I am 10dp5dt today as well and I was told I could go back to the clinic today for a blood test (10 days past transfer) or if I wanted to do a HPT I should do it two days after (12 days past transfer) which would be Saturday.  I've chosen to do it on Sunday evening as I've got a party Sunday and I don't want to spoilt it with a bfn.  Your post has given me hope as they are allowing you an extra two days to test - 14 days after transfer.  I would'nt worry about bfn on hpt today as you really are a bit too early.  Have you had any symptoms or signs?
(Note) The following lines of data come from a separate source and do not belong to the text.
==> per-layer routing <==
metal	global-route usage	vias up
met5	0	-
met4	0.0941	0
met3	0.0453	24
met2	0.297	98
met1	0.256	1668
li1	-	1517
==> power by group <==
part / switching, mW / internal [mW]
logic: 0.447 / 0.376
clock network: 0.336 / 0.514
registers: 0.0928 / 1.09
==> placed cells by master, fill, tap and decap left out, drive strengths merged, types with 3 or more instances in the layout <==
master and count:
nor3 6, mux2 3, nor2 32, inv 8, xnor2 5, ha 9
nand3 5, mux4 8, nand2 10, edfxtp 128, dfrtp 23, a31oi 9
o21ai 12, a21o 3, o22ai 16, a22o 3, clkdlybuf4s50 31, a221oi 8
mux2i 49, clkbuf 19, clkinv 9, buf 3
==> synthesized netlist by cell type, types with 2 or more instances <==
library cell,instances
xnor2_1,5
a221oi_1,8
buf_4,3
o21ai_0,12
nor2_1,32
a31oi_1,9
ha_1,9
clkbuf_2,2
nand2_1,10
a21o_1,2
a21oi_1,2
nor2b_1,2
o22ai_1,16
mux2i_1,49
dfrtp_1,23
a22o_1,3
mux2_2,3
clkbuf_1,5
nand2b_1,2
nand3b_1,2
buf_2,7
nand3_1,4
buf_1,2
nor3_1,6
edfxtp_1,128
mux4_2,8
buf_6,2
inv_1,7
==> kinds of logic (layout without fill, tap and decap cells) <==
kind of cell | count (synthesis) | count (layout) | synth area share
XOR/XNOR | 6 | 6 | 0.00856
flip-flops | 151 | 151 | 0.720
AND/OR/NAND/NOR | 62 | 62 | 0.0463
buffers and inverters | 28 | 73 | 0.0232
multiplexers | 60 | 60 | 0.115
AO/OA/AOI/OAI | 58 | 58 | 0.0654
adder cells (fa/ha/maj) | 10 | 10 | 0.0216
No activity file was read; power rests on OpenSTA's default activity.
I've had nothing which is why if feel this is another neg.  Good luck and   to you


----------



## rebecca marmont (Oct 16, 2010)

thanks for the reply! hopfully it is too early , i havent tested today, i cant cope with the heart ache! im just going to leave it till test day. i havent had any symptoms at all this time which was actually the one reason we thought it had worked, this is out third cycle of ivf both resulting in bleeding very early on, so we was so excited when it didnt happen this time, how about you, is this your first cycle? good luck to you, hope you get good news


----------



## Jen xx (Mar 14, 2011)

hey girls..

dont panic yet..

i had no symptoms till 2 days before otd then was hit with bad af like pains so i done a test and it was  

i was gutted and cried all day cos was convinced it was all over and no matter wat anyone else said didnt make a difference..
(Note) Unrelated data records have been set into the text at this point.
[src/flat_wrapper.sv]
// flat-port wrapper written by rule: the top's interface ports become plain ports
module uart_rx_framed_flat import uart_pkg::*;
#(
  parameter int unsigned OVERSAMPLE         = 16,
  parameter int unsigned N_DATA_BITS        = 8,
  parameter int unsigned PARITY_MODE        = 0,
  parameter int unsigned N_STOP_BITS        = 1,
  parameter int unsigned MAJORITY_START_IDX = 6,
  parameter int unsigned MAJORITY_END_IDX   = 10,
  parameter int unsigned SYNC_STAGES        = 2
)
  (i_clk, i_reset, i_en, i_data, o_busy, rx_if_o_data, rx_if_o_data_valid, rx_if_o_parity_err, rx_if_o_frame_err, rx_if_o_overrun, rx_if_i_data_ready);
  uart_rx_framed_if #(.N_DATA_BITS(N_DATA_BITS)) rx_if_i ();
  input  logic i_clk;
  input  logic i_reset;
  input  logic i_en;
  input  logic i_data;
  output logic o_busy;
  output wire logic [$bits(rx_if_i.o_data)-1:0] rx_if_o_data;
  output wire logic [$bits(rx_if_i.o_data_valid)-1:0] rx_if_o_data_valid;
  output wire logic [$bits(rx_if_i.o_parity_err)-1:0] rx_if_o_parity_err;
  output wire logic [$bits(rx_if_i.o_frame_err)-1:0] rx_if_o_frame_err;
  output wire logic [$bits(rx_if_i.o_overrun)-1:0] rx_if_o_overrun;
  input wire logic [$bits(rx_if_i.i_data_ready)-1:0] rx_if_i_data_ready;
  assign rx_if_o_data = rx_if_i.o_data;
  assign rx_if_o_data_valid = rx_if_i.o_data_valid;
  assign rx_if_o_parity_err = rx_if_i.o_parity_err;
  assign rx_if_o_frame_err = rx_if_i.o_frame_err;
  assign rx_if_o_overrun = rx_if_i.o_overrun;
  assign rx_if_i.i_data_ready = rx_if_i_data_ready;
  uart_rx_framed #(.OVERSAMPLE(OVERSAMPLE), .N_DATA_BITS(N_DATA_BITS), .PARITY_MODE(PARITY_MODE), .N_STOP_BITS(N_STOP_BITS), .MAJORITY_START_IDX(MAJORITY_START_IDX), .MAJORITY_END_IDX(MAJORITY_END_IDX), .SYNC_STAGES(SYNC_STAGES)) u_core (.i_clk(i_clk), .i_reset(i_reset), .i_en(i_en), .i_data(i_data), .o_busy(o_busy), .rx_if(rx_if_i));
endmodule
[config.mk]
export PLATFORM = sky130hd
export DESIGN_NAME = uart_rx_framed_flat
export DESIGN_NICKNAME = d
export VERILOG_FILES = /design/src/rtl/uart_pkg.sv /design/src/rtl/uart_rx_framed_if.sv /design/src/rtl/uart_bit_sampler.sv /design/src/rtl/uart_rx_framed.sv /design/src/flat_wrapper.sv
export SDC_FILE = /design/constraint.sdc
export NUM_CORES = 1
export LEC_CHECK = 0
export CAP_MARGIN = 10
export CORE_UTILIZATION = 48
export CTS_CLUSTER_DIAMETER = 80
export DETAILED_ROUTE_END_ITERATION = 7
export PLACE_DENSITY = 0.76
export SYNTH_ARGS = -nofsm -noshare
export SYNTH_HDL_FRONTEND = slang
export SYNTH_SLANG_ARGS = --single-unit
[constraint.sdc]
create_clock -name i_clk -period 3.8 [get_ports i_clk]
set_input_delay 0.76 -clock i_clk [delete_from_list [all_inputs] [get_ports i_clk]]
set_output_delay 0.76 -clock i_clk [all_outputs]
set_load 0.1 [all_outputs]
the next nite comin home from work i just thought 'frig it' and went and bought 2 more tests which i was gonna use on my otd which was next mornin but that evenin i thought id test then cos i was sure that whatever the result was then would be the correct one...

i nearly fell off the toilet when i seen it was  

ended up goin to tesco and buyin more tests cos i just couldnt believe it..
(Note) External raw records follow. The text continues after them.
[config.mk]
export PLATFORM = sky130hd
export DESIGN_NAME = batch_issuer
export DESIGN_NICKNAME = d
export VERILOG_FILES = /design/src/rtl/batch_issuer.sv
export SDC_FILE = /design/constraint.sdc
export NUM_CORES = 1
export LEC_CHECK = 0
export BUFFER_PORTS_ARGS = -buffer_cell sky130_fd_sc_hd__buf_2
export CORE_ASPECT_RATIO = 1.2
export CORE_MARGIN = 4
export CORE_UTILIZATION = 50
export DETAILED_ROUTE_END_ITERATION = 10
export HOLD_SLACK_MARGIN = 0.02
export MAX_ROUTING_LAYER = met4
export PLACE_DENSITY = 0.77
export SYNTH_ARGS = -nofsm -noshare
export SYNTH_HDL_FRONTEND = slang
export SYNTH_SLANG_ARGS = --single-unit
[constraint.sdc]
create_clock -name clk -period 2.5 [get_ports clk]
set_input_delay 0.625 -clock clk [delete_from_list [all_inputs] [get_ports clk]]
set_output_delay 0.625 -clock clk [all_outputs]
set_load 0.03 [all_outputs]
[src/rtl/batch_issuer.sv]
// Purpose: drains one built SBR by walking SBR -> SRR chain -> request chain and
//          issuing each request to the DRAM command generator, then invalidates the SBR.
// Ports:   start/sbr_id/busy/done/error/issued_count control, three synchronous
//          table read ports (sbr_rd_*, srr_rd_*, req_rd_*), iss_* valid/ready issue
//          port, sbr_clr_* invalidate pulse.
// Latency: first issue 3*RD_LAT cycles after start, RD_LAT per request within an
//          SRR, 2*RD_LAT when crossing to the next SRR.
// Backpressure: iss_valid and all iss_* fields hold until iss_ready; traversal
//          stalls in ISSUE while the downstream is not ready.
module batch_issuer #(
    parameter int REQ_W  = 8,
    parameter int SRR_W  = 6,
    parameter int SBR_W  = 4,
    parameter int ROW_W  = 16,
    parameter int BG_W   = 2,
    parameter int BK_W   = 2,
    parameter int RD_LAT = 2
) (
    input  logic             clk,
    input  logic             rst_n,
    input  logic             start,
    input  logic [SBR_W-1:0] sbr_id,
    output logic             busy,
    output logic             done,
    output logic             error,
    output logic [REQ_W-1:0] issued_count,
    output logic [SBR_W-1:0] sbr_rd_addr,
    input  logic [SRR_W-1:0] sbr_rd_head_srr,
    input  logic [SRR_W-1:0] sbr_rd_row_count,
    input  logic [REQ_W-1:0] sbr_rd_total_requests,
    input  logic [BG_W-1:0]  sbr_rd_bank_group,
    input  logic [BK_W-1:0]  sbr_rd_bank,
    output logic [SRR_W-1:0] srr_rd_addr,
    input  logic [REQ_W-1:0] srr_rd_head_req,
    input  logic [REQ_W-1:0] srr_rd_count,
    input  logic [SRR_W-1:0] srr_rd_next_srr,
    output logic [REQ_W-1:0] req_rd_addr,
    input  logic [REQ_W-1:0] req_rd_next_req,
    input  logic [ROW_W-1:0] req_rd_row,
    output logic             iss_valid,
    input  logic             iss_ready,
    output logic [REQ_W-1:0] iss_req_id,
    output logic [ROW_W-1:0] iss_row,
    output logic [BG_W-1:0]  iss_bank_group,
    output logic [BK_W-1:0]  iss_bank,
    output logic             iss_row_first,
    output logic             iss_last,
    output logic             sbr_clr_en,
    output logic [SBR_W-1:0] sbr_clr_addr
);

    typedef enum logic [2:0] {
        IDLE, RD_SBR, RD_SRR, RD_REQ, ISSUE, CLEAR, DONE
    } state_t;

    // Wait counter terminal value: data is sampled on the RD_LAT-th edge
    // after the address register was loaded.
    localparam logic [2:0] LAT_M1 = 3'(RD_LAT - 1);

    state_t           state_q, state_d;
    logic [2:0]       wait_q, wait_d;
    logic [SBR_W-1:0] sbr_addr_q, sbr_addr_d;
    logic [SRR_W-1:0] srr_addr_q, srr_addr_d;
    logic [REQ_W-1:0] req_addr_q, req_addr_d;
    logic [SRR_W-1:0] rows_left_q, rows_left_d;
    logic [REQ_W-1:0] reqs_left_q, reqs_left_d;
    logic [REQ_W-1:0] total_q, total_d;
    logic [BG_W-1:0]  bg_q, bg_d;
    logic [BK_W-1:0]  bk_q, bk_d;
    logic [SRR_W-1:0] srr_next_q, srr_next_d;
    logic [REQ_W-1:0] req_next_q, req_next_d;
    logic             row_first_q, row_first_d;
    logic [REQ_W-1:0] issued_q, issued_d;
    logic             error_q, error_d;
    logic             iss_valid_q, iss_valid_d;
    logic [REQ_W-1:0] iss_req_id_q, iss_req_id_d;
    logic [ROW_W-1:0] iss_row_q, iss_row_d;
    logic [BG_W-1:0]  iss_bg_q, iss_bg_d;
    logic [BK_W-1:0]  iss_bk_q, iss_bk_d;
    logic             iss_row_first_q, iss_row_first_d;
    logic             iss_last_q, iss_last_d;

    logic             rd_hit;
    logic [SRR_W-1:0] rows_dec;

    assign rd_hit   = (wait_q == LAT_M1);
    assign rows_dec = rows_left_q - SRR_W'(1);

    always_comb begin
        state_d         = state_q;
        wait_d          = 3'd0;
        sbr_addr_d      = sbr_addr_q;
        srr_addr_d      = srr_addr_q;
        req_addr_d      = req_addr_q;
        rows_left_d     = rows_left_q;
        reqs_left_d     = reqs_left_q;
        total_d         = total_q;
        bg_d            = bg_q;
        bk_d            = bk_q;
        srr_next_d      = srr_next_q;
        req_next_d      = req_next_q;
        row_first_d     = row_first_q;
        issued_d        = issued_q;
        error_d         = error_q;
        iss_valid_d     = iss_valid_q;
        iss_req_id_d    = iss_req_id_q;
        iss_row_d       = iss_row_q;
        iss_bg_d        = iss_bg_q;
        iss_bk_d        = iss_bk_q;
        iss_row_first_d = iss_row_first_q;
        iss_last_d      = iss_last_q;

        case (state_q)
            IDLE: begin
                if (start) begin
                    sbr_addr_d = sbr_id;
                    error_d    = 1'b0;
                    issued_d   = '0;
                    state_d    = RD_SBR;
                end
            end

            RD_SBR: begin
                if (!rd_hit) begin
                    wait_d = wait_q + 3'd1;
                end else begin
                    total_d = sbr_rd_total_requests;
                    bg_d    = sbr_rd_bank_group;
                    bk_d    = sbr_rd_bank;
                    if (sbr_rd_row_count == '0) begin
                        // Nothing was built here; leave the entry alone.
                        error_d = 1'b1;
                        state_d = DONE;
                    end else begin
                        rows_left_d = sbr_rd_row_count;
                        srr_addr_d  = sbr_rd_head_srr;
                        state_d     = RD_SRR;
                    end
                end
            end

            RD_SRR: begin
                if (!rd_hit) begin
                    wait_d = wait_q + 3'd1;
                end else begin
                    srr_next_d = srr_rd_next_srr;
                    if (srr_rd_count == '0) begin
                        // Empty row: flag it and move straight to the next SRR,
                        // using the pointer just read rather than the stored one.
                        error_d     = 1'b1;
                        rows_left_d = rows_dec;
                        if (rows_dec != '0) begin
                            srr_addr_d = srr_rd_next_srr;
                            state_d    = RD_SRR;
                        end else begin
                            state_d = CLEAR;
                        end
                    end else begin
                        reqs_left_d = srr_rd_count;
                        req_addr_d  = srr_rd_head_req;
                        row_first_d = 1'b1;
                        state_d     = RD_REQ;
                    end
                end
            end

            RD_REQ: begin
                if (!rd_hit) begin
                    wait_d = wait_q + 3'd1;
                end else begin
                    req_next_d      = req_rd_next_req;
                    iss_req_id_d    = req_addr_q;
                    iss_row_d       = req_rd_row;
                    iss_bg_d        = bg_q;
                    iss_bk_d        = bk_q;
                    iss_row_first_d = row_first_q;
                    iss_last_d      = (reqs_left_q == REQ_W'(1)) &&
                                      (rows_left_q == SRR_W'(1));
                    iss_valid_d     = 1'b1;
                    state_d         = ISSUE;
                end
            end

            ISSUE: begin
                if (iss_ready) begin
                    issued_d    = issued_q + REQ_W'(1);
                    reqs_left_d = reqs_left_q - REQ_W'(1);
                    row_first_d = 1'b0;
                    iss_valid_d = 1'b0;
                    if (reqs_left_q != REQ_W'(1)) begin
                        req_addr_d = req_next_q;
                        state_d    = RD_REQ;
                    end else begin
                        // Last request of this SRR: the tail's next pointer is
                        // never followed, traversal length comes from counts only.
                        rows_left_d = rows_dec;
                        if (rows_dec != '0) begin
                            srr_addr_d = srr_next_q;
                            state_d    = RD_SRR;
                        end else begin
                            state_d = CLEAR;
                        end
                    end
                end
            end

            CLEAR: begin
                if (issued_q != total_q) begin
                    error_d = 1'b1;
                end
                state_d = DONE;
            end

            DONE: begin
                state_d = IDLE;
            end

            default: begin
                state_d = IDLE;
            end
        endcase
    end

    always_ff @(posedge clk or negedge rst_n) begin
        if (!rst_n) begin
            state_q         <= IDLE;
            wait_q          <= 3'd0;
            sbr_addr_q      <= '0;
            srr_addr_q      <= '0;
            req_addr_q      <= '0;
            rows_left_q     <= '0;
            reqs_left_q     <= '0;
            total_q         <= '0;
            bg_q            <= '0;
            bk_q            <= '0;
            srr_next_q      <= '0;
            req_next_q      <= '0;
            row_first_q     <= 1'b0;
            issued_q        <= '0;
            error_q         <= 1'b0;
            iss_valid_q     <= 1'b0;
            iss_req_id_q    <= '0;
            iss_row_q       <= '0;
            iss_bg_q        <= '0;
            iss_bk_q        <= '0;
            iss_row_first_q <= 1'b0;
            iss_last_q      <= 1'b0;
        end else begin
            state_q         <= state_d;
            wait_q          <= wait_d;
            sbr_addr_q      <= sbr_addr_d;
            srr_addr_q      <= srr_addr_d;
            req_addr_q      <= req_addr_d;
            rows_left_q     <= rows_left_d;
            reqs_left_q     <= reqs_left_d;
            total_q         <= total_d;
            bg_q            <= bg_d;
            bk_q            <= bk_d;
            srr_next_q      <= srr_next_d;
            req_next_q      <= req_next_d;
            row_first_q     <= row_first_d;
            issued_q        <= issued_d;
            error_q         <= error_d;
            iss_valid_q     <= iss_valid_d;
            iss_req_id_q    <= iss_req_id_d;
            iss_row_q       <= iss_row_d;
            iss_bg_q        <= iss_bg_d;
            iss_bk_q        <= iss_bk_d;
            iss_row_first_q <= iss_row_first_d;
            iss_last_q      <= iss_last_d;
        end
    end

    // busy drops on the edge entering DONE, the same edge that raises done.
    assign busy           = (state_q != IDLE) && (state_q != DONE);
    assign done           = (state_q == DONE);
    assign error          = error_q;
    assign issued_count   = issued_q;
    assign sbr_rd_addr    = sbr_addr_q;
    assign srr_rd_addr    = srr_addr_q;
    assign req_rd_addr    = req_addr_q;
    assign iss_valid      = iss_valid_q;
    assign iss_req_id     = iss_req_id_q;
    assign iss_row        = iss_row_q;
    assign iss_bank_group = iss_bg_q;
    assign iss_bank       = iss_bk_q;
    assign iss_row_first  = iss_row_first_q;
    assign iss_last       = iss_last_q;
    assign sbr_clr_en     = (state_q == CLEAR);
    assign sbr_clr_addr   = sbr_addr_q;

endmodule

After elaboration in Yosys (flattened, before gate mapping) --
Cells that the tools add are included.
Word-level totals: bits in registers 105, input bits 78, output and inout bits 65
Cells by class: add/sub/neg operators 4, equality and inequality tests 26, mux-type cells 53, reductions and logical operators 25
Operators with widths (count):
- 6-bit two-way mux | 14
- 8-bit two-way mux | 9
- 8-bit case mux with 2 select lines | 3
- 6-bit case mux with 3 select lines | 2
- 3-bit two-way mux | 11
- 2-bit != test, second input constant | 13
- 3-bit case mux with 6 select lines | 1
- 7-bit AND reduction | 2
- 1-bit two-way mux | 10
- 5-bit AND reduction | 2
- 3-bit == test, second input constant | 3
- 9-bit AND reduction | 1
- 8-bit by 1-bit adder with 8-bit output, second input constant | 1
- 8-bit by 1-bit == test with 1-bit output, second input constant | 1
- 8-bit zero test | 1
- 8-bit by 1-bit != test with 1-bit output, second input constant | 1
- 8-bit != test | 1
- 2-bit AND reduction | 4
- 8-bit by 1-bit subtractor with 8-bit output, second input constant | 1
- 3-bit by 1-bit == test with 1-bit output, second input constant | 2
- 3-bit by 2-bit == test with 1-bit output, second input constant | 2
- 6-bit by 1-bit == test with 1-bit output, second input constant | 1
- 6-bit zero test | 1
- 3-bit AND reduction | 2
- 14 further kinds | 19

Logic depth before layout (Yosys ltp) --
depth in word-level cells 6, depth in mapped cells 8, gate-level depth less buffers 7

Least setup slack after synthesis --
Ideal clock, no wire load.
path type input-to-reg, from in srr_rd_count[4], to reg srr_addr_q[0], in the netlist srr_rd_addr[0], setup time 125 ps, data arrival time 2099 ps, data required time 2375 ps, setup slack 275 ps, stages on the path 5, buffers on the path 0, path through or4_4 -> nor2_4 -> o21ai_2 -> nor3_4 -> mux2_4
Between the ends: cells in the longest elaborated chain, start to end 3
Ends and longest elaborated chain:
- start: declaration | RTL line 35 | input logic [REQ_W-1:0] srr_rd_count,
- 8-bit zero test | RTL line 147 | if (srr_rd_count == '0) begin
- 2-bit != test (no line)
- 9-bit AND reduction (no line)
- end signal: assignment | RTL line 252 | srr_addr_q <= srr_addr_d;
- end: declaration | RTL line 63 | logic [SRR_W-1:0] srr_addr_q, srr_addr_d;
Every way passes these cells. A chain may end at the register's enable or synchronous reset.

Final worst setup path --
from reg state_q[0], to out done
Between the ends: cells in the longest elaborated chain, start to end 1
Ends and longest elaborated chain:
- start: declaration | RTL line 60 | state_t state_q, state_d;
- start signal: assignment | RTL line 249 | state_q <= state_d;
- 3-bit == test | RTL line 276 | assign done = (state_q == DONE);
- end: declaration | RTL line 24 | output logic done,
Every way passes these cells.

==> impl_metrics.tcl <==
set metrics [dict create \
    syn_inst 451 \
    ctsHtreeMaxLevel 3 \
    die_area_mm2 0.01197 \
    finalHoldViolations 0 \
    relSlewSlack_pct 63.56 \
    final_util_pct 63.76 \
    p_sw_mw 3.685 \
    numPortBuffers 142 \
    gr-total-overflow 0 \
    antenna_found_initial 0 \
    synthArstFlopShare_pct 100.0 \
    via_per_inst 5.709 \
    timing.fmax_mhz 424.1 \
    netlist_area_mm2 0.005139 \
    core_region_area_mm2 0.01001 \
    ctsResizeCount 0 \
    swShare_pct 42.33 \
    finalPower_mw 8.704 \
    synth_seq_area_share_pct 51.13 \
    drtPass1Iterations 4 \
    slew_viol_final 0 \
    synth_top_cell_area_share_pct 51.13 \
    fin_tns_setup_ns 0 \
    synthTopCellsByArea "dfrtp_1, mux2_2, o22ai_1" \
    clkLatencyLatePin_ns 0.35 \
    dp_slack_ns 0.1246 \
    setup_ws_ns 0.1421 \
    status "finished clean" \
    hold_buffers 0 \
    cts_root_buf "clkbuf_16" \
    synth-edff-count 0 \
    cts-buffers-inserted 9 \
    min_path_type "input pin to async pin" \
    grt_pass1_wl_um 21340 \
    power.leakage_nw 2.961 \
    stdcell_count 729 \
    pin_count 143 \
    nets 681 \
    p_clk_share_pct 17.1 \
    drt-wirelength-per-cell_um 17.79 \
    ys_types 59 \
    power.internal_mw 5.019 \
    first_global_vias 4345 \
    timing.hold.ws_ns 0.2203 \
    clock_skew_ns 0.005532 \
    p_comb_share_pct 47.6 \
    drt_iter0_drc 267 \
    antenna_left 0 \
    clkSlewWorstSetupHoldPaths_ns 0.07 \
    p_seq_share_pct 35.3 \
    start_util_pct 51.34 \
    rsz0062_at_grt "no" \
    worstPathMaxFanout 14 \
    fin_area_mm2 0.006382 \
    syn2layout_area_growth_pct 24.20 \
    post-dp-hpwl_um 9614 \
    peakVddDrop_uv 802.3 \
    cts_tree "done" \
    worst_pin_slew_ns 0.5466 \
    drc 0 \
    cts_buffer_depth 2 \
    antenna_cells 0 \
    fin_crit_sh_pct 94.32 \
    syn_avg_cell_area_um2 11.39 \
    grt_max_degree 40 \
    yosysWarnings 0 \
    via_count 4162 \
    powerDensity_mw_per_mm2 1364 \
    die_h_um 119.1 \
    synth_ff_type "dfrtp_1" \
    place_congestion 0.9167 \
    cts.sink_count 105 \
    yosysTopAreaCell "dfrtp_1" \
    syn_nets 534 \
    rows 40 \
    crit_type "register to primary output" \
    setup_viol 0 \
    placedCellCount 713 \
    cp.required_ns 1.88 \
    setup.worst_path.start_class "register" \
    drive_above_1_share_pct 43.28 \
    fin_crit_ns 2.358 \
    routed_wl_um 12970 \
    endpoint_kind "primary output" \
    synth_seq_cells 105 \
    worstPathArrival_ns 1.73 \
    maxCapViolCount 0 \
    postPlaceCellArea_mm2 0.006070 \
    cts_setup_buffers 0 \
    track_usage_pct 22.99 \
    dieWidth_um 100.5 \
]
[synth_stat cells, types with 3 or more instances]
cell       instances
a211oi_1           6
o22a_1             8
o21ai_0           14
nor2_1            35
nand2_1           17
nand2b_1           3
buf_2              9
a2bb2oi_1          3
nor4_1             4
buf_4              9
mux2_2            59
nor3_1            11
and3_1             4
nand4_1            5
dfrtp_1          105
o22ai_1           23
a21oi_1           26
mux2i_1            3
a31oi_1            3
nand3_1            8
o21ai_1            6
xor2_1            13
xnor2_1            4
mux2_4             6
inv_1             10
ha_1               5
clkbuf_1           7
a22oi_1            3
[worst max-delay path, cell delays in order, from the launching register on]
cell,delay [ns]
dfrtp_1,0.65
inv_1,0.31
and3_1,0.26
buf_2,0.17
[registers in the layout (all words and copies together) (netlist names), 8 cells and up]
signal	flops
req_rd_addr	8
iss_req_id	8
iss_row	16
req_next_q	8
total_q	8
reqs_left_q	8
issued_count	8
[layer usage]
metal	track usage, %	wire length [µm]	vias up
li1	-	-	1946
met1	28.64	5246	2054
met2	37.35	6641	143
met3	4.628	875	19
met4	7.835	207	0
met5	-	0	-
[cell usage in the layout, fill, tap and decap left out, drive strengths merged, types with 13 or more instances in the layout]
cell	instances
o22ai	23
xor2	13
nor2	36
o21ai	22
buf	161
nor3	14
dfrtp	105
a21oi	26
inv	13
mux2	65
nand2	17
[power groups by stage]
| stage | clock network [mW] | registers [mW] | logic, mW |
|---|---|---|---|
| 2_1_floorplan | 0 | 3.73 | 2.30 |
| 3_3_place_gp | 0 | 3.03 | 4.02 |
| 3_5_place_dp | 0 | 3.10 | 4.15 |
| 4_1_cts | 1.51 | 3.07 | 4.17 |
| 5_1_grt | 1.58 | 3.18 | 4.49 |
| 6_report | 1.48 | 3.07 | 4.15 |
[final cells by class]
class,instances,area [µm²]
clock inverter,6,72.57
inverter,10,37.54
sequential,105,2629
multi-input combinational,311,2341
tap,126,157.7
fill,821,3627
clock buffer,10,239.0
timing repair buffer,161,905.9
[path summary, 6_finish.rpt]
path | startpoint | end | depth (start not counted) | slack, ns
setup / recovery | state_q[0] | done | 3 | 0.14
hold / removal | rst_n | srr_next_q[2] | 1 | 0.22
setup reg to reg | state_q[0] | srr_rd_addr[3] | 6 | 0.32
hold reg to reg | iss_valid | iss_valid | 1 | 0.49
max in group asynchronous | rst_n | reqs_left_q[3] | 2 | 1.68
min in group clk | iss_valid | iss_valid | 1 | 0.49
[cells by family (layout without fill, tap and decap cells)]
kind of cell,after synthesis,after routing,share of synthesized area [%]
and+or+nand+nor,110,110,11.96
buffers and inverters,35,187,3.433
DFF,105,105,51.13
muxes,68,68,15.27
AOI/OAI and AO/OA,111,111,14.10
xor gates and xnor gates,17,17,2.897
adders and majority gates,5,5,1.217
Note: power is estimated with default switching activity, not from simulation.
think i did 8 altogether lol

it really can change overnight so try and stay      

good luck

and baby dust to u all
   

Jen xx


----------



## CONNOR12 (Apr 16, 2011)

Hi as anyone had a bfn on otd then couple days later got a bfp,
as i had transfer on sat 16th 2 day embryos 4 cell did test on otd wich was sat 30th but got a bfn, stoped all drugs and still no period.
karen xx


----------



## Jen xx (Mar 14, 2011)

it is possible..a girl on here had bfn on otd and now her wee boy is 3  ur safer goin to clinic and askin for ur hcg levels to be checked if ur not sure..

good luck pet..

Jen xx


----------